- [Your goal]
Go through the listing and retype each line exactly.
BEGIN
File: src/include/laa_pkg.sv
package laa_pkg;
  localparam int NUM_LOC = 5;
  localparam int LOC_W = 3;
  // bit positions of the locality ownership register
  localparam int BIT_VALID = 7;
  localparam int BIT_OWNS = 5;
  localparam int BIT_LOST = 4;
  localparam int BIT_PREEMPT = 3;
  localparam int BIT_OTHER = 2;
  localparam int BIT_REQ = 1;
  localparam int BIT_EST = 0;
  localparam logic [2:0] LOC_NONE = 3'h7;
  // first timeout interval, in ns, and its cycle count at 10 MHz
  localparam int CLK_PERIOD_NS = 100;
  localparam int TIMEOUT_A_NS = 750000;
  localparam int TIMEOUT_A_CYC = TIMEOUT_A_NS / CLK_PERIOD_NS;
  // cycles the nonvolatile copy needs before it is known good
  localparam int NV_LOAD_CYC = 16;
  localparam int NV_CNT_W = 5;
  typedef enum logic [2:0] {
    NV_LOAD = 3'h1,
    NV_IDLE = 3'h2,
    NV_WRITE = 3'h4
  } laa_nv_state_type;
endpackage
END
- [Written answer]
File: src/include/laa_pkg.sv
package laa_pkg;
  localparam int NUM_LOC = 5;
  localparam int LOC_W = 3;
  // bit positions of the locality ownership register
  localparam int BIT_VALID = 7;
  localparam int BIT_OWNS = 5;
  localparam int BIT_LOST = 4;
  localparam int BIT_PREEMPT = 3;
  localparam int BIT_OTHER = 2;
  localparam int BIT_REQ = 1;
  localparam int BIT_EST = 0;
  localparam logic [2:0] LOC_NONE = 3'h7;
  // first timeout interval, in ns, and its cycle count at 10 MHz
  localparam int CLK_PERIOD_NS = 100;
  localparam int TIMEOUT_A_NS = 750000;
  localparam int TIMEOUT_A_CYC = TIMEOUT_A_NS / CLK_PERIOD_NS;
  // cycles the nonvolatile copy needs before it is known good
  localparam int NV_LOAD_CYC = 16;
  localparam int NV_CNT_W = 5;
  typedef enum logic [2:0] {
    NV_LOAD = 3'h1,
    NV_IDLE = 3'h2,
    NV_WRITE = 3'h4
  } laa_nv_state_type;
endpackage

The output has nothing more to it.